"Lang.ai has an impressive product that we saw early on could be used as an intelligence layer on top of all our free-text data."


CaixaBank uses Lang.ai to accelerate digital transformation of free text data analysis
Digital engagement is at the forefront of CaixaBank's customer strategy

Establishing strong client relationships is critical for the success of CaixaBank. As one of the largest banks in Spain with over 20 million retail customers they recognize the importance of meeting customers at every digital touchpoint to provide the best support and experience possible. With customer engagement as a cornerstone of the bank’s digital transformation roadmap, Alberto Iriarte Lanas, the team lead for the Strategy and Big Data Projects function, has been focused on increasing CaixaBank’s capacity to understand and address the customer needs coming in from digital channels in a quick and accurate way.

“With the explosion of virtual assistants and the increase of touch-point surveys, more and more business areas like IT and Big Data asked my team for analytical capabilities to be able to analyze large volumes of text,” said Iriarte. “We already knew that there is a lot of relevant information within a free text response or transcript of customer conversations. We lacked the necessary tools to quickly analyze and extract concepts from this data and my department could not provide solutions to the huge volume of projects requested by the different business areas of the bank due to lack of specialized resources and tools for text analysis.”

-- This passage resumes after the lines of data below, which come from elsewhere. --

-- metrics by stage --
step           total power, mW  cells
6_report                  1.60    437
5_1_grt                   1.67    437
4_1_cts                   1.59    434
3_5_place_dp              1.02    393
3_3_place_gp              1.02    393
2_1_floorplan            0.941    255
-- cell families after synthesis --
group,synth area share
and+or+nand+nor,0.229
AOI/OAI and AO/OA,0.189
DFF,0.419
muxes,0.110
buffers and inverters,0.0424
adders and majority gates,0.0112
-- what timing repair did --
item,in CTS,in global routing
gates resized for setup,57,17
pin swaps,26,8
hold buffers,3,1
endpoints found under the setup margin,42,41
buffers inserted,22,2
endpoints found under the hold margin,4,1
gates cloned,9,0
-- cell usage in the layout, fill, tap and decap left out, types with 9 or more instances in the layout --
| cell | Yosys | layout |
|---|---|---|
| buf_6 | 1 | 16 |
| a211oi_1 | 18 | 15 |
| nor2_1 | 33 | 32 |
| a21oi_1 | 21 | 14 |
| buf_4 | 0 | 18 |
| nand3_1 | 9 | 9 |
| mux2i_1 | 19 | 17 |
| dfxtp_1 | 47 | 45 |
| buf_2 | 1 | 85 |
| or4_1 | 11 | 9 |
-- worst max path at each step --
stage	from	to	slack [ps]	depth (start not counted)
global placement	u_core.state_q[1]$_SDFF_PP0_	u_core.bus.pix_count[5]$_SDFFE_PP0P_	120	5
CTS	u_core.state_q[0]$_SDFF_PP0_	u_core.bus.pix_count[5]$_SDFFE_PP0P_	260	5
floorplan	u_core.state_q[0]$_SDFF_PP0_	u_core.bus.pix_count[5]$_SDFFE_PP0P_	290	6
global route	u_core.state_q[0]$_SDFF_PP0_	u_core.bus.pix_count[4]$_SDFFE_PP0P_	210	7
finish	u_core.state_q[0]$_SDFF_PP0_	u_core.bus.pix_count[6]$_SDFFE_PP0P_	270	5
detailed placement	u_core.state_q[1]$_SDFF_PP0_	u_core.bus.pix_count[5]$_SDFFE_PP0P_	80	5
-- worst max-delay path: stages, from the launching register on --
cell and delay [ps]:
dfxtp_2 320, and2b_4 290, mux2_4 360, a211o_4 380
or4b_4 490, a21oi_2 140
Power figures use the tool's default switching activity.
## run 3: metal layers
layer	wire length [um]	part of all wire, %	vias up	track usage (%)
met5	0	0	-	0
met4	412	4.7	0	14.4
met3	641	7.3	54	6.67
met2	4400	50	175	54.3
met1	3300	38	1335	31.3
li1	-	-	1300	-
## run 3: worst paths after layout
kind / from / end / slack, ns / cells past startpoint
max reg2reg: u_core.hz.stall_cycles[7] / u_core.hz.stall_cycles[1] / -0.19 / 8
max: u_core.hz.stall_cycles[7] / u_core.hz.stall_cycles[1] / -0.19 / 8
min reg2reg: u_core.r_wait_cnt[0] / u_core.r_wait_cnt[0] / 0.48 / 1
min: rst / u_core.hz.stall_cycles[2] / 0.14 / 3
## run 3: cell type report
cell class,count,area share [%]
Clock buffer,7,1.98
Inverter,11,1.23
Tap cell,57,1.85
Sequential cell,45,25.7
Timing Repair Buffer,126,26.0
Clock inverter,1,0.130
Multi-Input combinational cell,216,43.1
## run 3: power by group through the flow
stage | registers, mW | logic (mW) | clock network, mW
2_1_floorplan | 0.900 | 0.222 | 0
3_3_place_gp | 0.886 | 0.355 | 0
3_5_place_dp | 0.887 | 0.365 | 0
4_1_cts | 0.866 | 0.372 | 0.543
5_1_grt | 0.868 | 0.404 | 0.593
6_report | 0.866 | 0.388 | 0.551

CaixaBank uses Lang to create classification models to rapidly analyze and address customer needs from free text data

“We were looking for a free text analysis tool that could speed up the creation of classification models that allow us to analyze several types of free text data, such as quality survey responses, customer interactions from our virtual assistants, user reviews in Apple Store and Google Play regarding our mobile apps, conversations between agents and customers in our contact center, or any other text source,” said Iriarte. He also wanted a tool that could be implemented, configured, and used by non-technical users so that he didn’t have to burden his IT department. Ultimately the decision to choose Lang came down to its rapid categorization and labeling accuracy and language agnostic text analysis. Alberto and his team used a framework of assessing tools based on their scalability, user-friendliness, and customization capabilities; the Lang platform addressed all of these and the business team was able to go live and start building classification models within the first week of implementation.

Using Lang’s patented no-code AI platform, CaixaBank was able to speed up their free text analysis from digital customer channels and offer other lines of business such as Customer Care and the Mobile App Team the ability to build their own classification models to address customer needs and provide the best digital experience possible. Iriarte and his team were able to integrate Lang into other systems like Salesforce, Jupyter, and ServiceNow to foster greater data interoperability and cross team collaboration across several different lines of business. “This was key to being able to operationalize the use of the models created by Lang within other data processing flows that we have integrated into our data lake,” said Lanas.

Lang's flexible no code approach is empowering business users to manage their own AI

Today Lang is being leveraged by seven different lines of business that have executed more than 200 total projects on the platform. Each department uses Lang to manage their own classification models to better understand their customer needs and execute natural language projects for insights and automation. "Lang.ai has an impressive product that we saw early on could be used as an intelligence layer on top of all our free-text data to create our classification models," said Iriarte. "We're very excited for how we can continue expanding the use cases and make NLP more accessible within our lines of business going forward."